==== RECORDS SHOWN
Source: an optimization exercise on an open RTL-to-GDS flow (aim: small area). Production flows keep margins and buffers that such runs may drop. The RTL was checked by simulation tests, not by an equivalence proof against the original design. Power and IR drop assume default switching activity.

==> inputs of run Z <==
==> flow/design.v (excerpt) <==
module rv_core_top (
   input  logic        clk,
   input  logic        rst_n,
   input  logic        instr_valid,
   input  rv_core_pkg::instr_u      instr,
   output logic        wb_valid,
   output logic [4:0]  wb_rd,
   output logic [31:0] wb_data,
   output logic        br_valid,
   output logic        br_taken,
   output logic [31:0] br_offset,
   output logic        illegal
);
   localparam int NW = 64;
   logic [2:0]  cls_in;
   logic [2:0]  s1_cls, s2_cls;       
   logic [31:7] s1_ins, s2_ins;       
   always_comb begin
      cls_in = rv_core_pkg::C_NONE;
      if (instr_valid) begin
         case (instr.r_fmt.opcode)
            7'b0110011: cls_in = (instr.r_fmt.rd != 5'd0) ? rv_core_pkg::C_ALU_R : rv_core_pkg::C_NONE;
            7'b0010011: cls_in = (instr.r_fmt.rd != 5'd0) ? rv_core_pkg::C_ALU_I : rv_core_pkg::C_NONE;
            7'b0000011: cls_in = (instr.r_fmt.rd != 5'd0) ? rv_core_pkg::C_LOAD  : rv_core_pkg::C_NONE;
            7'b0100011: cls_in = rv_core_pkg::C_STORE;
            7'b1100011: cls_in = rv_core_pkg::C_BRANCH;
            default:    cls_in = rv_core_pkg::C_ILLEGAL;
         endcase
      end
   end
   always_ff @(posedge clk or negedge rst_n) begin
      if (!rst_n) begin
         s1_cls <= rv_core_pkg::C_NONE;
         s2_cls <= rv_core_pkg::C_NONE;
      end else begin
         s1_cls <= cls_in;
         s2_cls <= s1_cls;
      end
   end
   always_ff @(posedge clk) begin
      s1_ins <= instr[31:7];
      s2_ins <= s1_ins;
   end
   logic        w_valid;     
   logic        w_br;
   logic        w_ill;
  ...
==> module rd_bit, before the edit <==
module rd_bit #(
   parameter int N = 32
) (
   input  logic [N-1:0] d,
   input  logic [N-1:0] s,
   output logic         y
);
   localparam int NG = (N + 2) / 3;           
   localparam int NH = (NG + 3) / 4;          
   logic [NG-1:0]   lo;
   logic [NH-1:0]   hi;
   for (genvar g = 0; g < NG; g++) begin : g_lo
      if (3 * g + 2 < N) begin : g3
         c_aoi3 u (.d0(d[3*g]), .s0(s[3*g]), .d1(d[3*g+1]), .s1(s[3*g+1]),
                    .d2(d[3*g+2]), .s2(s[3*g+2]), .y(lo[g]));
      end else if (3 * g + 1 < N) begin : g2
         c_aoi3 u (.d0(d[3*g]), .s0(s[3*g]), .d1(d[3*g+1]), .s1(s[3*g+1]),
                   .d2(d[3*g+1]), .s2(s[3*g+1]), .y(lo[g]));
      end else begin : g1
         c_nand2 u (.a(d[3*g]), .b(s[3*g]), .y(lo[g]));
      end
   end
   for (genvar h = 0; h < NH; h++) begin : g_hi
      if (NG - 4 * h >= 4) begin : n4
         c_nand4 u (.a(lo[4*h]), .b(lo[4*h+1]), .c(lo[4*h+2]), .d(lo[4*h+3]), .y(hi[h]));
      end else if (NG - 4 * h == 3) begin : n3
         c_nand3 u (.a(lo[4*h]), .b(lo[4*h+1]), .c(lo[4*h+2]), .y(hi[h]));
      end else if (NG - 4 * h == 2) begin : n2
         c_nand2 u (.a(lo[4*h]), .b(lo[4*h+1]), .y(hi[h]));
      end else begin : n1
         c_inv u (.a(lo[4*h]), .y(hi[h]));
      end
   end
   assign y = |hi;
endmodule
clock: 9.0 ns
lec_check: 0
cap_margin: 20
core_margin: 2
core_utilization: 60
place_density: 0.66
slew_margin: 20
synth_hierarchical: 1
standard.sh (not shown) runs the stock make flow with config.mk's settings and CLKGATE_MAP_FILE= SYNTH_SCRIPT=/design/flow/synth_recipe.tcl, a recipe that flattens the netlist after the stock synthesis.
==> flow/flow/run.sh <==
#!/bin/bash
# Own layout flow: the standard flow (standard.sh, ORFS make) with
# changes passed through ORFS's own variables:
#  - clock tree synthesis without dummy loads, from clkbuf_8 leaf buffers
#    driving clusters of up to 16 flip-flops
#  - port buffers of the smallest buffer cell
# Every tool's output goes to the ORFS logs under orfs/logs; make's own
# output goes to flow_make.log here.
set -euo pipefail
export CTS_ARGS="-sink_clustering_enable -repair_clock_nets -dont_use_dummy_load -buf_list {sky130_fd_sc_hd__clkbuf_8} -sink_clustering_size 16 -sink_clustering_max_diameter 60"
export BUFFER_PORTS_ARGS="-buffer_cell sky130_fd_sc_hd__buf_1"
bash standard.sh finish > flow_make.log 2>&1
==> run K (differences from run Z) <==
--- a/flow/design.v
+++ b/flow/design.v
@@ -1041,7 +1041,7 @@
 );
    localparam int NG = (N + 2) / 3;           
    localparam int NH = (NG + 3) / 4;          
-   logic [NG-1:0]   lo;
+   logic [4*NH-1:0] lo;
    logic [NH-1:0]   hi;
    for (genvar g = 0; g < NG; g++) begin : g_lo
       if (3 * g + 2 < N) begin : g3
@@ -1054,16 +1054,11 @@
          c_nand2 u (.a(d[3*g]), .b(s[3*g]), .y(lo[g]));
       end
    end
+   for (genvar g = NG; g < 4 * NH; g++) begin : g_pad
+      assign lo[g] = 1'b1;
+   end
    for (genvar h = 0; h < NH; h++) begin : g_hi
-      if (NG - 4 * h >= 4) begin : n4
-         c_nand4 u (.a(lo[4*h]), .b(lo[4*h+1]), .c(lo[4*h+2]), .d(lo[4*h+3]), .y(hi[h]));
-      end else if (NG - 4 * h == 3) begin : n3
-         c_nand3 u (.a(lo[4*h]), .b(lo[4*h+1]), .c(lo[4*h+2]), .y(hi[h]));
-      end else if (NG - 4 * h == 2) begin : n2
-         c_nand2 u (.a(lo[4*h]), .b(lo[4*h+1]), .y(hi[h]));
-      end else begin : n1
-         c_inv u (.a(lo[4*h]), .y(hi[h]));
-      end
+      c_nand4 u (.a(lo[4*h]), .b(lo[4*h+1]), .c(lo[4*h+2]), .d(lo[4*h+3]), .y(hi[h]));
    end
    assign y = |hi;
 endmodule
CORE_UTILIZATION = 55   (was 60)
PLACE_DENSITY = default   (was 0.66)
==> run H (differences from run Z) <==
CORE_UTILIZATION = 55   (was 60)
PLACE_DENSITY = default   (was 0.66)
==> notes <==
- Run Z went through all stages and came out clean. Run K finished clean. Run H completed without violations.
- Between run Z and run H, the lower clock power is in run Z (gap about 2%, measured against run H).
- Of run K and run H, run K has the higher die area (gap about 0.4%, measured against run H).
- Against run H, the clock skew of run Z is higher by 0.023 ns.
- Against run K, the global-route usage of run H is higher by 0.57 points.
- Maximum frequency: run H < run K < run Z.
- Of run Z and run H, run Z has the higher sequential share of layout area (gap 0.25 points).
- Register-to-register slack: run K < run Z < run H.
- Via count, highest first: run K, run H, run Z.
- Combinational power: run K < run Z < run H.
- In sequential power, run K and run H hardly differ.
==> figures <==
|  | run H | run K | run Z |
|---|---|---|---|
| Run status | complete, no violations | complete, no violations | complete, no violations |
| Cell count after placement | 9862 | 10100 | 9650 |
| Number of global-route vias before repair | 74100 | 74400 | 74100 |
| Standard cell with the maximum stage delay on the critical path | nor4_1 | nor4_1 | a31oi_2 |
| Simple-gate share of the synthesized area | 0.0614 | 0.0624 | 0.0614 |
| Met3 routing resource usage after global routing | 0.0824 | 0.0913 | 0.0998 |
| Non-CTS buffers | 394 | 412 | 397 |
| Worst hold start | s1_ins[28]$_DFF_P_ | s1_ins[25]$_DFF_P_ | s1_ins[28]$_DFF_P_ |
| Worst setup path endpoint | wb_data[13] | wb_data[8] | wb_data[10] |
| Portion of netlist area occupied by mux cells | 0.00428 | 0.00426 | 0.00428 |
| Yosys top cell area share | 0.754 | 0.750 | 0.754 |
| Detailed-routed wire length on met3 | 56500 um | 56700 um | 58100 um |
| Count of TritonRoute iterations in the first routing pass | 28 | 25 | 21 |
| Post-Synthesis Cell Area | 0.121 mm2 | 0.122 mm2 | 0.121 mm2 |
| Die Width | 473 um | 474 um | 453 um |
| Detailed Place HPWL | 274000 um | 273000 um | 261000 um |
| Metal2 WL | 196000 um | 194000 um | 185000 um |
| Synth unique cells | 58 | 59 | 58 |
| Combinational share of power | 0.168 | 0.114 | 0.167 |
| Synth Area in Compound Gates | 0.140 | 0.139 | 0.140 |
| Arrival time reported for the critical path endpoint | 6.91 ns | 6.79 ns | 6.63 ns |

[what the ideal ports hide]
In the flow no input, the clock included, has a driving cell. The finished layouts below were timed again as built, in two steps.
Step 1 sets driving cells, clkbuf_16 on the clock port and buf_2 on the other inputs (assumed; they add their load-dependent delay and slew).
Step 2 times the ports against the registers' clock, not the clock port: input delays grow and output delays shrink by t, the midpoint of the rising clock arrivals with the driver on.
Three values: ideal, step 1, step 2; two values: the first two.
| run | t (ns) | slack for setup (ns) | worst hold slack (ns) | clock arrival spread, ns | worst data-port slew with drivers (ns) |
|---|---|---|---|---|---|
| run Z | 1.083 | 0.570 / 0.470 / 1.319 | 0.326 / 0.326 / 0.326 | 0.144 / 0.145 | 0.08 |
| run K | 1.117 | 0.406 / 0.310 / 0.983 | 0.273 / 0.273 / 0.273 | 0.125 / 0.125 | 0.04 |
| run H | 1.121 | 0.293 / 0.198 / 1.319 | 0.302 / 0.302 / 0.302 | 0.122 / 0.122 | 0.06 |
After both steps every run listed still meets setup and hold.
========
* ACTIVITY *
Show the lines in the entries above that include the string "genvar".

* REPLY TO THE EXERCISE *
   for (genvar g = 0; g < NG; g++) begin : g_lo
   for (genvar h = 0; h < NH; h++) begin : g_hi
    for (genvar g = 0; g < NG; g++) begin : g_lo
+   for (genvar g = NG; g < 4 * NH; g++) begin : g_pad
    for (genvar h = 0; h < NH; h++) begin : g_hi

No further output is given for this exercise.